With globalization comes unavoidable cross-cultural communication. With cross-cultural communication often comes misunderstandings, frustration and progress-less work.
Cultural competence allows you to communicate cross-culturally effectively, thus reducing misunderstandings and transforming you into a desirable, efficient, profitable employee.
2. Your work will become more efficient and effective.
As stated, when communicating with other cultures, conversations can quickly be misinterpreted and misunderstood. This leads to a variety of negative scenarios: task incompletion, task completion delay, taking offense, accidentally offending someone else, losing respect, losing authority and the list continues.
Tension then builds and effectively blocks work progress, leaving you and your team feeling unproductive and hopeless.
Cultural competence breaks the cycle of inefficiency by removing the barrier of communicating cross-culturally and propelling you to accomplish the vision at stake.
Even if you work in a monocultural environment, you were still raised in a different family with different peers from your coworkers. So, becoming culturally competent can help you avoid unnecessary misunderstandings here, too.
3. You gain control over your actions, reactions and emotions.
Nothing screams “freedom” like being able to recognize your culturally rooted emotional reactions that you didn’t even know existed.
Yes, that’s right.

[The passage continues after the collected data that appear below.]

<file path="src/rtl/fifo_multi_chan.sv">
// rtl/fifo_multi_chan.sv - NCH independent synchronous FIFOs with thresholds and sticky error flags
module fifo_multi_chan #(
    parameter int DATA_WIDTH = 8,
    parameter int DEPTH      = 8,
    parameter int NCH        = 2,
    parameter int AF_THRESH  = DEPTH - 2,
    parameter int AE_THRESH  = 2,
    localparam int CW        = $clog2(DEPTH + 1)
) (
    input  logic                      clk,
    input  logic                      rst,
    input  logic [NCH*DATA_WIDTH-1:0] din,
    input  logic [NCH-1:0]            write,
    output logic [NCH-1:0]            full,
    output logic [NCH-1:0]            almost_full,
    output logic [NCH*DATA_WIDTH-1:0] dout,
    input  logic [NCH-1:0]            read,
    output logic [NCH-1:0]            empty,
    output logic [NCH-1:0]            almost_empty,
    output logic [NCH*CW-1:0]         count,
    output logic [NCH-1:0]            overflow,
    output logic [NCH-1:0]            underflow,
    input  logic                      err_clr
);

    localparam int PW = $clog2(DEPTH);
    localparam logic [PW-1:0] LAST_PTR = PW'(DEPTH - 1);
    localparam logic [CW-1:0] FULL_CNT = CW'(DEPTH);
    localparam logic [CW-1:0] AF_CNT   = CW'(AF_THRESH);
    localparam logic [CW-1:0] AE_CNT   = CW'(AE_THRESH);

    for (genvar c = 0; c < NCH; c++) begin : g_ch
        logic [DATA_WIDTH-1:0] mem [DEPTH];
        logic [PW-1:0]         wr_ptr;
        logic [PW-1:0]         rd_ptr;
        logic [CW-1:0]         cnt;
        logic [DATA_WIDTH-1:0] rdata;
        logic                  ovf;
        logic                  unf;
        logic                  is_full;
        logic                  is_empty;
        logic                  wr_ok;
        logic                  rd_ok;

        // Flags decode the registered count only, so they never depend on this cycle's requests.
        assign is_full  = (cnt == FULL_CNT);
        assign is_empty = (cnt == '0);
        assign wr_ok    = write[c] && !is_full;
        assign rd_ok    = read[c] && !is_empty;

        always_ff @(posedge clk) begin
            if (wr_ok) begin
                mem[wr_ptr] <= din[c*DATA_WIDTH +: DATA_WIDTH];
            end
        end

        always_ff @(posedge clk or negedge rst) begin
            if (!rst) begin
                wr_ptr <= '0;
                rd_ptr <= '0;
                cnt    <= '0;
                rdata  <= '0;
                ovf    <= 1'b0;
                unf    <= 1'b0;
            end else begin
                if (wr_ok) begin
                    wr_ptr <= (wr_ptr == LAST_PTR) ? '0 : wr_ptr + PW'(1);
                end
                if (rd_ok) begin
                    rdata  <= mem[rd_ptr];
                    rd_ptr <= (rd_ptr == LAST_PTR) ? '0 : rd_ptr + PW'(1);
                end
                if (wr_ok && !rd_ok) begin
                    cnt <= cnt + CW'(1);
                end else if (rd_ok && !wr_ok) begin
                    cnt <= cnt - CW'(1);
                end
                // A clear on the same edge wins over a new error.
                if (err_clr) begin
                    ovf <= 1'b0;
                    unf <= 1'b0;
                end else begin
                    if (write[c] && is_full) begin
                        ovf <= 1'b1;
                    end
                    if (read[c] && is_empty) begin
                        unf <= 1'b1;
                    end
                end
            end
        end

        assign dout[c*DATA_WIDTH +: DATA_WIDTH] = rdata;
        assign count[c*CW +: CW]                = cnt;
        assign full[c]                          = is_full;
        assign empty[c]                         = is_empty;
        assign almost_full[c]                   = (cnt >= AF_CNT);
        assign almost_empty[c]                  = (cnt <= AE_CNT);
        assign overflow[c]                      = ovf;
        assign underflow[c]                     = unf;
    end

endmodule

</file>
<file path="config.mk">
export PLATFORM = sky130hd
export DESIGN_NAME = fifo_multi_chan
export DESIGN_NICKNAME = d
export VERILOG_FILES = /design/src/rtl/fifo_multi_chan.sv
export SDC_FILE = /design/constraint.sdc
export NUM_CORES = 1
export LEC_CHECK = 0
export CAP_MARGIN = 0
export CORE_MARGIN = 4
export CORE_UTILIZATION = 40
export CTS_CLUSTER_DIAMETER = 30
export CTS_CLUSTER_SIZE = 20
export DETAILED_ROUTE_END_ITERATION = 16
export SYNTH_ARGS = -nofsm -noshare
export SYNTH_HDL_FRONTEND = slang
export SYNTH_SLANG_ARGS = --single-unit
</file>
<file path="constraint.sdc">
create_clock -name clk -period 3 [get_ports clk]
set_input_delay 0.75 -clock clk [delete_from_list [all_inputs] [get_ports clk]]
set_output_delay 0.75 -clock clk [all_outputs]
set_load 0.01 [all_outputs]
</file>
### src/rtl/xcorr_pkg.sv
// Shared definitions for the cross-correlation sequencer and core:
// sequencer state encoding, lag-count constant and counter width helpers.
package xcorr_pkg;

  typedef enum logic [2:0] {
    IDLE   = 3'd0,
    ARM    = 3'd1,
    STREAM = 3'd2,
    WAIT   = 3'd3,
    DONE   = 3'd4
  } xc_state_e;

  localparam int unsigned MAX_LAG_DEF = 31;
  localparam int unsigned N_LAGS      = 2 * MAX_LAG_DEF + 1;

  // Width of a counter that must hold values 0..n-1 (at least one bit).
  function automatic int unsigned cnt_w(input int unsigned n);
    return (n < 2) ? 1 : $clog2(n);
  endfunction

  // Number of per-lag results produced for a given maximum lag.
  function automatic int unsigned n_lags(input int unsigned max_lag);
    return 2 * max_lag + 1;
  endfunction

endpackage

### src/rtl/xcorr_peak_track.sv
// Running maximum over the per-lag correlation results of one frame.
// The first result after a clear is always taken; later results replace the
// stored peak only when strictly greater (signed), so ties keep the earliest,
// i.e. most negative, lag.
module xcorr_peak_track #(
  parameter int ACC_W = 32,
  parameter int LAG_W = 6
) (
  input  logic                    clk,
  input  logic                    rst,
  input  logic                    clr,
  input  logic                    upd,
  input  logic signed [ACC_W-1:0] val,
  input  logic signed [LAG_W-1:0] idx,
  output logic signed [LAG_W-1:0] best_idx
);

  logic                    have_q, have_d;
  logic signed [ACC_W-1:0] peak_q, peak_d;
  logic signed [LAG_W-1:0] idx_q,  idx_d;

  // Clear at the start of a frame, otherwise take a new strictly-higher peak.
  always_comb begin
    have_d = have_q;
    peak_d = peak_q;
    idx_d  = idx_q;
    if (clr) begin
      have_d = 1'b0;
      peak_d = '0;
      idx_d  = '0;
    end else if (upd && (!have_q || (val > peak_q))) begin
      have_d = 1'b1;
      peak_d = val;
      idx_d  = idx;
    end
  end

  // Peak value, its lag index and the "seen a result" flag.
  always_ff @(posedge clk or posedge rst) begin
    if (rst) begin
      have_q <= 1'b0;
      peak_q <= '0;
      idx_q  <= '0;
    end else begin
      have_q <= have_d;
      peak_q <= peak_d;
      idx_q  <= idx_d;
    end
  end

  assign best_idx = idx_q;

endmodule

Every single action and reaction we take are constructs of (1) our conscience morality and (2) our home culture. We all have a conscience, but the ways in which we carry out our conscience are majorly influenced by how others around us do so.
Once you are able to recognize these cultural reactions, you can step back on the onset of a negative emotion (anger, frustration, hurt, fear, etc.) and ask yourself if you’re reacting to a moral issue or a cultural difference.
4. People will trust you more (inside and outside of work).
Trust is the foundational building block to essentially every aspect of life. Without some level of trust, no healthy relationships could exist, no products/services could ever be sold and functioning communities would cease to exist.
Mutual trust is imperative to survival.
Trust is one of the major benefits of cultural competence. The more you understand others, the better you can communicate with them. The better you can communicate with others, the less likely you are to accidentally frustrate or offend them.
The less frustration and offense, the more trust.
5. You become more persuasive.
Whether you’re pitching a huge corporate partnership in front of a panel of CEOs or just trying to convince your husband to do the dishes, persuasion is another critical element of everyday life.
We all know from high school English class that good rhetoric is a key component of a persuasive argument. What does good rhetoric consist of?
Common ground and an appeal to the audience.
So, what does good rhetoric have to do with cultural competence?
Cultural competence gives you the ability to better understand yourself in relation to other people. This means cultural competence gives you the ability to discover and communicate common ground in a way that appeals to your audience.
Therefore, cultural competence makes you more persuasive.
I won’t lie. Becoming culturally competent takes commitment, patience and practice, but the rewarding benefits of cultural competence prove worthy.